25 years ago I was in an inpatient treatment program. I was receiving support as I worked on my recovery from abuse , trauma and it’s resulting codependency.
The hospital that housed this program was a few short miles from LA.
Television wasn’t encouraged in the program , yet somehow – everyone quickly found out the verdict of that trial.
And a ripple rollled through the facility .
I was the only African American patient . The only one.
When I got word – I prayed that no white person would say , not one word to me. Not. One . Fucking. Word.
I did not for one second want to have to be the token , the mirror that was to be used by any of them to project their drama , conceptions or misconceptions on this verdict .
And I searched within my soul for a place where I could be an authentic black woman in this place, this place which was supposed to be a haven , but was now a jail .
It was with a huge sigh of relief that I soon saw a man I will call Paul , he was the only African American therapist in this program and he has been called in in his day off – for me.

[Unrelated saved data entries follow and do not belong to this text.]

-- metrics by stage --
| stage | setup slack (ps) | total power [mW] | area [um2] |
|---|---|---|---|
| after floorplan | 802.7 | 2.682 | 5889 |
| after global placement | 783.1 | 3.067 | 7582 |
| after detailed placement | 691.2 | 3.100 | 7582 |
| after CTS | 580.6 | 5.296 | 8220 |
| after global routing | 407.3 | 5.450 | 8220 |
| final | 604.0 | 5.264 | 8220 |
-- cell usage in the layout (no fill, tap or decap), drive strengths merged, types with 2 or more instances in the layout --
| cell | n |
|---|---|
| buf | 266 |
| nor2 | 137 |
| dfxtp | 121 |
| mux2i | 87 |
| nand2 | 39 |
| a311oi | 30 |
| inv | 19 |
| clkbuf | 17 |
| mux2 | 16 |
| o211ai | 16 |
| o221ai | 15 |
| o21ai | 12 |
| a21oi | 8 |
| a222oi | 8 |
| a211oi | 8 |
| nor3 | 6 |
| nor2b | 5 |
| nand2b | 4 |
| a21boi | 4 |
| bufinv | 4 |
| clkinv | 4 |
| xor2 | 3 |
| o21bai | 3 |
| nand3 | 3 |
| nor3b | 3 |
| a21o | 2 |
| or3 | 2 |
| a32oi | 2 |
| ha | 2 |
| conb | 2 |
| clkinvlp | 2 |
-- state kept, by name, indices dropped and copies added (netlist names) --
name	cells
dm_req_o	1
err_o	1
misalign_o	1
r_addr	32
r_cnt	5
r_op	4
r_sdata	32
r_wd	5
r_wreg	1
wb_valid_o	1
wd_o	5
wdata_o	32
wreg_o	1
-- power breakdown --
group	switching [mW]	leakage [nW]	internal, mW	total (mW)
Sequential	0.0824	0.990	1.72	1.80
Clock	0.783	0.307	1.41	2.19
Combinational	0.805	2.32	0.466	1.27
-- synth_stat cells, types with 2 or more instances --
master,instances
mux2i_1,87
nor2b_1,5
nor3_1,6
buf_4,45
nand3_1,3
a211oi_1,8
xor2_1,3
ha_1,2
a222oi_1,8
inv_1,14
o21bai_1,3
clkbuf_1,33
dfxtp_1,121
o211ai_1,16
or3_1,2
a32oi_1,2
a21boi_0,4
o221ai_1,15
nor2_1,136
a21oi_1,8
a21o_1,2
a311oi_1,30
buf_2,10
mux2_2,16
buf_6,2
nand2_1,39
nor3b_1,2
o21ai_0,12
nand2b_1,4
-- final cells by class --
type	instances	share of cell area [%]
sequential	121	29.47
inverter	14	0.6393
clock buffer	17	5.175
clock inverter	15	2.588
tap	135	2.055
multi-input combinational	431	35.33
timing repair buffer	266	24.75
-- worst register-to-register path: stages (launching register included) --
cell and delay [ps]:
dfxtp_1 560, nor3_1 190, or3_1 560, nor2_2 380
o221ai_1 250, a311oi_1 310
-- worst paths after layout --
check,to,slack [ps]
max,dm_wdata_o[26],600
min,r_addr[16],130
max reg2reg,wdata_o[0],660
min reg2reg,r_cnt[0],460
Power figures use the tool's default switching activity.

For these therapists assumed rightly so – that I would have need of him. He walked with me and listened to every word, every feeling that I had . He heard me cry, he heard me scream – I cursed, and he encouraged me to- say more about that … say more … say more… and I did until I was exhausted.

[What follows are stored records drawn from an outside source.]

File: src/rtl/q_redis_pkg.sv
// Shared types and defaults for the charge-redistribution row-drive sequencer.
package q_redis_pkg;

  typedef enum logic [2:0] {
    IDLE,
    RESET,
    GAP0,
    DRIVE,
    GAP1,
    SENSE
  } qr_state_e;

  localparam int T_RST_DEF = 4;
  localparam int T_DRV_DEF = 4;
  localparam int T_SA_DEF  = 2;
  localparam int PIDX_W    = 8;
  localparam int CNT_W     = 8;

endpackage

File: src/rtl/q_redis_phase_timer.sv
// Loadable down-counter; zero is high once the loaded count has elapsed.
module q_redis_phase_timer #(
  parameter int W = 8
) (
  input  logic         CLK,
  input  logic         RST,
  input  logic         load,
  input  logic [W-1:0] load_val,
  output logic         zero
);

  logic [W-1:0] cnt;

  always_ff @(posedge CLK or posedge RST) begin
    if (RST)              cnt <= '0;
    else if (load)        cnt <= load_val;
    else if (cnt != '0)   cnt <= cnt - 1'b1;
  end

  assign zero = (cnt == '0);

endmodule

File: src/rtl/q_redis_row_seq.sv
// Row-drive sequencer: reset / drive / sense per activation plane, break-before-make.
// Optional row masking is enabled with `define QR_ROW_MASK_EN.
module q_redis_row_seq
  import q_redis_pkg::*;
#(
  parameter int SRAM_ROWS = 128,
  parameter int T_RST     = T_RST_DEF,
  parameter int T_DRV     = T_DRV_DEF,
  parameter int T_SA      = T_SA_DEF
) (
  input  logic                 CLK,
  input  logic                 RST,
  input  logic                 in_valid,
  output logic                 in_ready,
  input  logic [SRAM_ROWS-1:0] in_plane,
  input  logic                 in_neg,
  input  logic                 in_last,
`ifdef QR_ROW_MASK_EN
  input  logic [SRAM_ROWS-1:0] row_mask,
`endif
  output logic [SRAM_ROWS-1:0] VDR_SEL,
  output logic [SRAM_ROWS-1:0] VDR_SELB,
  output logic [SRAM_ROWS-1:0] VSS_SEL,
  output logic [SRAM_ROWS-1:0] VSS_SELB,
  output logic [SRAM_ROWS-1:0] VRST_SEL,
  output logic [SRAM_ROWS-1:0] VRST_SELB,
  output logic                 NF,
  output logic                 NFB,
  output logic                 M2A,
  output logic                 M2AB,
  output logic                 R2A,
  output logic                 R2AB,
  output logic                 PCH,
  output logic                 SAEN,
  output logic [PIDX_W-1:0]    plane_idx,
  output logic                 done
);

  qr_state_e            state, nxt;
  logic                 accept, fin, fin_q, tmr_zero, ld;
  logic [CNT_W-1:0]     ld_val;
  logic [SRAM_ROWS-1:0] plane_q, mask_q;
  logic                 neg_q, last_q;
  logic [SRAM_ROWS-1:0] vdr_d, vss_d, vrst_d;
  logic                 nf_d, m2a_d, r2a_d, pch_d, saen_d;

  assign accept = (state == IDLE) & in_valid & in_ready;
  assign fin    = (state == SENSE) & tmr_zero;

  q_redis_phase_timer #(.W(CNT_W)) u_timer (
    .CLK      (CLK),
    .RST      (RST),
    .load     (ld),
    .load_val (ld_val),
    .zero     (tmr_zero)
  );

  always_comb begin
    nxt    = state;
    ld     = 1'b0;
    ld_val = '0;
    unique case (state)
      IDLE:  if (accept) begin nxt = RESET; ld = 1'b1; ld_val = CNT_W'(T_RST - 1); end
      RESET: if (tmr_zero) nxt = GAP0;
      GAP0:  begin nxt = DRIVE; ld = 1'b1; ld_val = CNT_W'(T_DRV - 1); end
      DRIVE: if (tmr_zero) nxt = GAP1;
      GAP1:  begin nxt = SENSE; ld = 1'b1; ld_val = CNT_W'(T_SA - 1); end
      SENSE: if (tmr_zero) nxt = IDLE;
      default: nxt = IDLE;
    endcase
  end

  // Row/phase values derived from the current state; registered below so the
  // pins lag the state by one cycle and never see a combinational input path.
  always_comb begin
    vdr_d  = '0;
    vss_d  = '0;
    vrst_d = '0;
    nf_d   = 1'b0;
    m2a_d  = 1'b0;
    r2a_d  = 1'b0;
    pch_d  = 1'b0;
    saen_d = 1'b0;
    unique case (state)
      RESET: begin vrst_d = '1; r2a_d = 1'b1; pch_d = 1'b1; end
      DRIVE: begin
        m2a_d = 1'b1;
        nf_d  = neg_q;
        vdr_d = (neg_q ? ~plane_q : plane_q) & ~mask_q;
        vss_d = (neg_q ? plane_q : ~plane_q) & ~mask_q;
      end
      SENSE: saen_d = 1'b1;
      default: ;
    endcase
    // Masked rows stay parked on the reset rail for the whole plane.
    if (state != IDLE) vrst_d = vrst_d | mask_q;
  end

  always_ff @(posedge CLK or posedge RST) begin
    if (RST) begin
      state     <= IDLE;
      in_ready  <= 1'b0;
      plane_q   <= '0;
      neg_q     <= 1'b0;
      last_q    <= 1'b0;
      fin_q     <= 1'b0;
      done      <= 1'b0;
      plane_idx <= '0;
      VDR_SEL   <= '0;
      VSS_SEL   <= '0;
      VRST_SEL  <= '0;
      NF        <= 1'b0;
      M2A       <= 1'b0;
      R2A       <= 1'b0;
      PCH       <= 1'b0;
      SAEN      <= 1'b0;
    end else begin
      state    <= nxt;
      in_ready <= (nxt == IDLE);
      if (accept) begin
        plane_q <= in_plane;
        neg_q   <= in_neg;
        last_q  <= in_last;
      end
      fin_q <= fin;
      done  <= fin_q & last_q;
      if (fin_q) plane_idx <= last_q ? '0 : ((&plane_idx) ? plane_idx : plane_idx + 1'b1);
      VDR_SEL  <= vdr_d;
      VSS_SEL  <= vss_d;
      VRST_SEL <= vrst_d;
      NF       <= nf_d;
      M2A      <= m2a_d;
      R2A      <= r2a_d;
      PCH      <= pch_d;
      SAEN     <= saen_d;
    end
  end

`ifdef QR_ROW_MASK_EN
  always_ff @(posedge CLK or posedge RST) begin
    if (RST)         mask_q <= '0;
    else if (accept) mask_q <= row_mask;
  end
`else
  assign mask_q = '0;
`endif

  assign VDR_SELB  = ~VDR_SEL;
  assign VSS_SELB  = ~VSS_SEL;
  assign VRST_SELB = ~VRST_SEL;
  assign NFB       = ~NF;
  assign M2AB      = ~M2A;
  assign R2AB      = ~R2A;

endmodule
File: config.mk
export PLATFORM = sky130hd
export DESIGN_NAME = q_redis_row_seq
export DESIGN_NICKNAME = d
export VERILOG_FILES = /design/src/rtl/q_redis_pkg.sv /design/src/rtl/q_redis_phase_timer.sv /design/src/rtl/q_redis_row_seq.sv
export SDC_FILE = /design/constraint.sdc
export NUM_CORES = 1
export LEC_CHECK = 0
export CORE_AREA = 2 2 354 356
export DETAILED_ROUTE_END_ITERATION = 16
export DIE_AREA = 0 0 356 358
export PLACE_DENSITY_LB_ADDON = 0.08
export SETUP_SLACK_MARGIN = 0.15
export SLEW_MARGIN = 25
export SYNTH_ARGS = -nofsm -noshare
export SYNTH_HDL_FRONTEND = slang
export SYNTH_HIERARCHICAL = 1
export SYNTH_SLANG_ARGS = --single-unit
File: constraint.sdc
create_clock -name CLK -period 22 [get_ports CLK]
set_input_delay 4.4 -clock CLK [delete_from_list [all_inputs] [get_ports CLK]]
set_output_delay 4.4 -clock CLK [all_outputs]
set_load 0.03 [all_outputs]
---- After elaboration in Yosys (flattened, before gate mapping) ----
Cells that the tools add are included.
operators by class
  add/subtract/negate cells ............... 2
  eq/ne operators ......................... 6
  multiplexer cells ....................... 22
  bitwise operators ....................... 11
  reduce and logical (&&, ||, !) cells .... 8
operators with widths
  kind                                                  count
  two-way mux 128 bit                                   5
  NOT 128 bit                                           4
  two-way mux 8 bit                                     4
  case mux 3 bit (6 select lines)                       1
  two-way mux 3 bit                                     4
  adder 8 x 1 -> 8 bit (second input constant)          1
  zero test 8 bit                                       1
  AND reduction 8 bit                                   1
  nonzero test 8 bit                                    1
  subtractor 8 x 1 -> 8 bit (second input constant)     1
  equality test 3 x 2 -> 1 bit (second input constant)  2
  equality test 3 bit (second input constant)           2
  zero test 3 bit                                       2
  case mux 2 bit (3 select lines)                       1
  two-way mux 1 bit                                     5
  AND 1 bit                                             4
  equality test 3 x 1 -> 1 bit (second input constant)  1
  NOT 1 bit                                             3
  two-way mux 2 bit                                     1
  != test 2 bit (second input constant)                 1
  case mux 1 bit (2 select lines)                       1
  AND reduction 2 bit                                   1
  nonzero test 2 bit                                    1
  OR reduction 2 bit                                    1
word-level totals
  bits in registers ....................... 540
  input bits .............................. 133
  output and inout bits ................... 786
  word-level logic and storage cells ...... 65

---- Logic depth before layout (Yosys ltp) ----
  depth after elaboration ................. 6
  mapped depth ............................ 9
  depth with buffers taken out ............ 7

---- Hierarchy ----
Netlist, hierarchy kept.
by module, submodules not included
  module               instances  cells each  area each (um^2)  sequential area each (um^2)
  q_redis_row_seq      1          1579        18152.4           10109.7
  q_redis_phase_timer  1          56          496.7             200.2

---- Worst setup path after synthesis ----
No wires, ideal clock.
  path type ............................... register to output
  start ................................... register VRST_SEL[126] (netlist name)
  end ..................................... output VRST_SELB[0]
  arrival time ............................ 5647 ps
  required time ........................... 17600 ps
  setup slack ............................. 11953 ps
  stages on the path, launching flop included .. 3
  path through ............................ dfrtp_1 > inv_1 > buf_4
RTL lines
  item              line                   source
  end: declaration  q_redis_row_seq.sv:26  output logic [SRAM_ROWS-1:0] VRST_SELB,

==> run metrics <==
status=complete, no violations; largest net degree at the start of global routing=130; post-synth cell types=53; hold buffers post-CTS=0; simple-gate area share of the yosys netlist=under 10%; Die Wd=356 um; reported net switching power=2510 uW; Root Driver=clkbuf_16; Ports=a little over 900; Avg WL per Cell=19.0 um; Core ar.=around 120000 um2; CP max FO=104; global-route wire length before repair=about 100000 um; ANT nets after route=0; Initial Utilization=15.1%; Via Count=13187; Comb power frac=roughly three fifths; post-synthesis sequential area ratio=55.3%; commonest non-fill, non-tap cell in the layout=clkdlybuf4s50_1; vias in the first global route=13576; Post-synth EDFFs=0; RSZ-0062 raised after global routing=false; Yosys reg bits=about 410; Arr. time, crit path=2.81 ns; row cnt=129; DRC Markers=0; Setup crit end kind=primary output; yosys warns=6; placed insts=3877; total CTS buffers=52; clock-pin slew on the worst setup and hold paths=0.06 ns; Place WS=approximately 15 ns; initial antenna violation count=22; post-synthesis mux area share=about a tenth; Final min period=7.21 ns; top post-synthesis cells by area=dfrtp_1 (55%), buf_4 (11%), mux2_4 (7.2%); max_cap viols=0; top cell type's share of synthesized area=55.3%; Max Root-Sink Buffers=3; Hold Path Class=reg -> reg; Synth Cell Area=18600 um2; CTS H-tree depth=2; GR Overflow Total=0; Iteration-0 DRC Markers=482; full die area=127000 um2; total track usage=11.3%; nets@finish=2429; Internal=2870 uW; final worst path period share=approximately 33%; Setup TNS=0 ns; Mapped Cells=between 1500 and 2000; Area Overhead vs Synth=57.7%; fin cells=3979; ys flop type=dfrtp_1; clock network power share=between 10% and 20%; Max Fclk=0.139 GHz; most frequent cells in the layout=clkdlybuf4s50_1 (918), dfrtp_1 (409), inv_1 (265); clock skew=0.0260 ns; Vias/cell=3.31; Fin Hold WS=between 0.5 and 0.6 ns; PD cells=183 nW/um2; CP required=17.60 ns; ys async rst share=100%; Post-DP HPWL=56600 um; slew of the pin with the lowest slew margin=1.01 ns; share of layout cells above drive strength 1=10.2%; Syn Area/Cell=11.4 um2; Leak=approximately 0.013 uW; Critical Path Start Type=flop; CTS tree=yes; GP Congestion=between 0.7 and 0.8; Final Hold Fails=0; Die Ht=358 um; Post-Synth XOR/XNOR Area=6.15%; Rel. slew slack=32.5%; fin util=23.9%; VDD IR-drop max=0.0000934 V; Compound-Gate Fraction of Synth Area=under 10%; Slew Viols, Final=0; Setup WS post-layout=14.79 ns; setup bufs post-CTS=0; Clock Latency Late Sink=0.62 ns; synthesized-area fraction occupied by adder cells=0.134%; Net Sw Frac=46.7%; PortBufs=between 900 and 1000; area leader, netlist=dfrtp_1; DRT Pass-1 Iters=4; DRT Wirelength=between 70000 and 80000 um; critical path class=reg -> out; Reg2Reg Setup Slack=18.38 ns; clk sinks=a little over 400; largest family of logic cells by synthesized area=buffers and inverters; post_cts resized=0; Reg power frac=25.5%; setup violators final=0
cell usage after synthesis (5+ instances only):
| cell | number |
|---|---|
| dfrtp_1 | 412 |
| inv_1 | 267 |
| buf_4 | 261 |
| nor2_1 | 137 |
| and3_1 | 134 |
| xor2_1 | 114 |
| mux2_4 | 89 |
| mux2_2 | 41 |
| clkbuf_1 | 36 |
| buf_2 | 27 |
| xnor2_1 | 17 |
| buf_12 | 10 |
| nand2_1 | 8 |
| a31oi_1 | 7 |
| nor3_1 | 7 |
| a21oi_1 | 6 |
| o21ai_0 | 5 |
path summary, 6_finish.rpt:
| kind | start | endpoint | depth (start not counted) |
|---|---|---|---|
| worst max register to register | neg_q | VDR_SEL[9] | 5 |
| worst min-delay path | plane_q[123] | plane_q[123] | 1 |
| max in group asynchronous | RST | VSS_SEL[18] | 4 |
| min in group asynchronous | RST | u_timer/cnt[1] | 2 |
| worst max-delay path | VRST_SEL[126] | VRST_SEL[48] | 2 |
| worst min register to register | plane_q[123] | plane_q[123] | 1 |
area by class of cell:
class / instances / area [um2]
clock buffers: 88 / 1610
well taps: 1637 / 2050
multi-input cells: 624 / 4910
clock inverters: 7 / 120
fillers: 13147 / 93900
repair buffers: 937 / 9380
diodes: 7 / 17.5
inverters: 267 / 1010
flip-flops and latches: 412 / 10300
worst max-delay path: stages, from the launching register on:
cell and delay [ns]:
dfrtp_4 0.58, buf_4 0.72, clkdlybuf4s50_1 0.82
per-layer routing:
metal	routed length (um)	vias to the layer above	track usage (%)
met5	85	-	0
met4	1870	12	3.65
met3	4230	88	2.42
met2	41900	511	21.6
met1	27300	6500	12.2
li1	-	6076	-
through the flow:
step | total power, uW | cell area [um2]
floorplan | 3370 | 18700
global placement | 4590 | 27600
detailed placement | 4590 | 27700
CTS | 5500 | 29400
global route | 5680 | 29400
finish | 5380 | 29400
sequential cells by signal, indices dropped and copies added (netlist names):
register / cells
VDR_SEL: 128
u_timer/cnt: 8
neg_q: 1
in_ready: 1
fin_q: 1
VSS_SEL: 128
SAEN: 1
VRST_SEL: 1
M2A: 1
plane_q: 128
plane_idx: 8
NF: 1
last_q: 1
done: 1
state: 3
power by group through the flow:
stage | Clock (uW) | Combinational [uW] | Sequential [uW]
after floorplan | 0 | 1760 | 1610
after global placement | 0 | 3190 | 1400
after detailed placement | 0 | 3190 | 1400
after CTS | 911 | 3200 | 1390
after global routing | 941 | 3320 | 1420
final | 870 | 3140 | 1370
logic make-up (layout without fill, tap and decap cells):
logic type                 Yosys count  count (layout)
AOI/OAI and AO/OA                   38              38
adders and majority gates            2               2
and+or+nand+nor                    317             317
other                                1              13
xor gates and xnor gates           131             131
DFF                                412             412
buffers and inverters              604            1299
muxes                              130             130
No activity file was read; power rests on OpenSTA's default activity.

And grateful , so damn grateful.
And when I was finished. He assured me that all I had to do was ask for him and that he would return.
I thanked him and felt such peace, some one saw , some one thought of my needs and took specific action to ensure that I’d felt safe.
It was the first time that had ever happened in my life .
And it’s affect was so healing – that I was able to feel safe … even though later that night we could smell the city of Los Angeles as it burned.